Dirijo un cordial saludo a los fieles de lengua portuguesa. Mañana celebramos la fiesta de Santa Teresa de Jesús. Maestra de vida espiritual, enseñó que la oración “no es otra cosa sino tratar de amistad, estando muchas veces tratando a solas con quien sabemos nos ama”. Aprended a crecer cada vez más en ese trato de amistad con las palabras que encontramos en el Libro de los Salmos. ¡Dios os bendiga a vosotros y a vuestros seres queridos!
Saludo a los fieles de lengua árabe. La oración es una conversación con Dios en cada momento y circunstancia de la vida. En ella ponemos en sus manos nuestras inquietudes y peticiones, confiamos en que nos escuchará, ya que Él sabe lo que necesitamos y nos dará lo que es bueno para nosotros. Es posible que Dios no siempre responda de la manera que nos gustaría. Sin embargo, el creyente es una persona serena, porque está seguro de que Dios lo ama y obra por su bien. ¡Dios os bendiga a todos!
Saludo cordialmente a los polacos. Queridos hermanos y hermanas, el pasado domingo se celebró en Polonia la “Jornada del Papa”. Es una iniciativa que nace del vínculo espiritual y cultural con san Juan Pablo II, mi gran predecesor y paisano vuestro, pero sé que está dedicada a la oración por el Papa actual. Os agradezco este compromiso cada año y todas vuestras oraciones, con las que sostenéis mi ministerio. Os pido: seguid así. Por intercesión de San Juan Pablo II, os encomiendo a vosotros, a vuestras familias y a toda Polonia a Dios. Os bendigo de corazón.
Dirijo un cordial saludo a los fieles de lengua italiana. En particular, saludo a los representantes de la Asociación Intercultura, que promueve el encuentro y el diálogo entre personas de diferentes culturas; saludo también a las Monjas Trapenses de Vitorchiano que parten a Portugal, donde fundarán un nuevo Monasterio: recemos al Señor para que tengamos vocaciones, como ahora, que tienen muchas. Saludo a la escuela militar OTAN de Cecchignola (Roma). Que la Virgen María, que no antepuso nada a la adhesión generosa a Dios, os sostenga a todos en la fidelidad a los ideales de bien que el Espíritu suscita en vuestra mente y en vuestro corazón, para que os convirtáis en válidos constructores de paz.

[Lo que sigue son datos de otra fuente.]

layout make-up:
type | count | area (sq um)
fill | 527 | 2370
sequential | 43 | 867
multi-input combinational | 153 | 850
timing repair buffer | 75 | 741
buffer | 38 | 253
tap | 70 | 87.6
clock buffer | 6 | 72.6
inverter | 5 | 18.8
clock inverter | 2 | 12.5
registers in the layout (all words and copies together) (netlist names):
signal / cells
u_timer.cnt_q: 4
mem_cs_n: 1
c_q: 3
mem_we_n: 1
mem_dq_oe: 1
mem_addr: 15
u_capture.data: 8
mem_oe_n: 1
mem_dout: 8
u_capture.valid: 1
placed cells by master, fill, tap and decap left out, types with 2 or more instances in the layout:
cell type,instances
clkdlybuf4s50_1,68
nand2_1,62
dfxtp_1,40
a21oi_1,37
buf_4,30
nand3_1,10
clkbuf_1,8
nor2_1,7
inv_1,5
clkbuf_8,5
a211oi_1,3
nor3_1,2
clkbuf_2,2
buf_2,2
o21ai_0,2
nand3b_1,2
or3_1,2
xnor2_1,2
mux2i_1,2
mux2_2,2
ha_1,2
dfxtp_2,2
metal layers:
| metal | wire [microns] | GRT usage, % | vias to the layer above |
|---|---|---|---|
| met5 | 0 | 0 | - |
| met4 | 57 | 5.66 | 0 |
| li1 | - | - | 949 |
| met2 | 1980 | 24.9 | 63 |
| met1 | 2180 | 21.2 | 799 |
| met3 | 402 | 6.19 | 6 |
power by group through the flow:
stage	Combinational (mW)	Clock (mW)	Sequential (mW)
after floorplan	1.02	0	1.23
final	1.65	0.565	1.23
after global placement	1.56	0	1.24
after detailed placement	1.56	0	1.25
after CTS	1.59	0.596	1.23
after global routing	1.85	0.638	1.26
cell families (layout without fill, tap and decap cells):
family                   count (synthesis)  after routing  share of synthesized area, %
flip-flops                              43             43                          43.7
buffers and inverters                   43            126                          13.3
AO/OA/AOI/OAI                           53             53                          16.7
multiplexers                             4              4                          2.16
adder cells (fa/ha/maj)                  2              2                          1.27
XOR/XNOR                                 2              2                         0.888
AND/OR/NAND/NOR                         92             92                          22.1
[src/rtl/npc_pkg.sv]
package npc_pkg;

    localparam int OPC_W   = 6;
    localparam int BOFF_W  = 16;
    localparam int JOFF_W  = 26;
    localparam int INSN_W  = 32;

    typedef logic [OPC_W-1:0] opc_t;

    // Major opcodes that redirect control flow
    localparam opc_t OPC_BR_EQ  = 6'd17;
    localparam opc_t OPC_BR_GT  = 6'd18;
    localparam opc_t OPC_BR_GE  = 6'd19;
    localparam opc_t OPC_BR_GEU = 6'd20;
    localparam opc_t OPC_BR_GTU = 6'd21;
    localparam opc_t OPC_BR_NE  = 6'd23;
    localparam opc_t OPC_JREG   = 6'd48;
    localparam opc_t OPC_CREG   = 6'd54;
    localparam opc_t OPC_JREL   = 6'd56;
    localparam opc_t OPC_CREL   = 6'd62;

    typedef enum logic [1:0] {
        FLOW_SEQ  = 2'd0,
        FLOW_COND = 2'd1,
        FLOW_REL  = 2'd2,
        FLOW_REG  = 2'd3
    } flow_e;

    typedef enum logic [2:0] {
        CMP_EQ  = 3'd0,
        CMP_NE  = 3'd1,
        CMP_GT  = 3'd2,
        CMP_GE  = 3'd3,
        CMP_GTU = 3'd4,
        CMP_GEU = 3'd5
    } cmp_e;

    typedef struct packed {
        flow_e flow;
        cmp_e  cmp;
        logic  link;
    } flow_dec_t;

    function automatic flow_dec_t decode_opc(input opc_t opc);
        flow_dec_t d;
        d.flow = FLOW_SEQ;
        d.cmp  = CMP_EQ;
        d.link = 1'b0;
        case (opc)
            OPC_BR_EQ:  begin d.flow = FLOW_COND; d.cmp = CMP_EQ;  end
            OPC_BR_NE:  begin d.flow = FLOW_COND; d.cmp = CMP_NE;  end
            OPC_BR_GT:  begin d.flow = FLOW_COND; d.cmp = CMP_GT;  end
            OPC_BR_GE:  begin d.flow = FLOW_COND; d.cmp = CMP_GE;  end
            OPC_BR_GTU: begin d.flow = FLOW_COND; d.cmp = CMP_GTU; end
            OPC_BR_GEU: begin d.flow = FLOW_COND; d.cmp = CMP_GEU; end
            OPC_JREL:   begin d.flow = FLOW_REL; end
            OPC_CREL:   begin d.flow = FLOW_REL; d.link = 1'b1; end
            OPC_JREG:   begin d.flow = FLOW_REG; end
            OPC_CREG:   begin d.flow = FLOW_REG; d.link = 1'b1; end
            default:    d.flow = FLOW_SEQ;
        endcase
        return d;
    endfunction

endpackage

Finalmente, como de costumbre, pienso en los ancianos, jóvenes, enfermos y recién casados. Que la sabiduría del Evangelio crezca en cada uno de, para que podáis vivir en la escucha de la Palabra de Cristo, en el alimento de su Pan y en el testimonio de su Verdad.
Me gustaría, como suelo hacer, bajar y acercarme a saludaros, pero con las nuevas medidas, es mejor mantener la distancia. A los enfermos también los saludo de corazón desde aquí: estáis a una distancia prudente, como se debe hacer. Pero sucede que cuando yo bajo, todo el mundo viene y se amontona: el problema es que existe el peligro de contagio. Así, cada uno con mascarilla, manteniendo las distancias, podemos seguir con las audiencias. Perdonadme si hoy os saludo desde lejos, pero creo que si todos, como buenos ciudadanos, cumplimos las prescripciones de las Autoridades, eso ayudará a acabar con esta pandemia.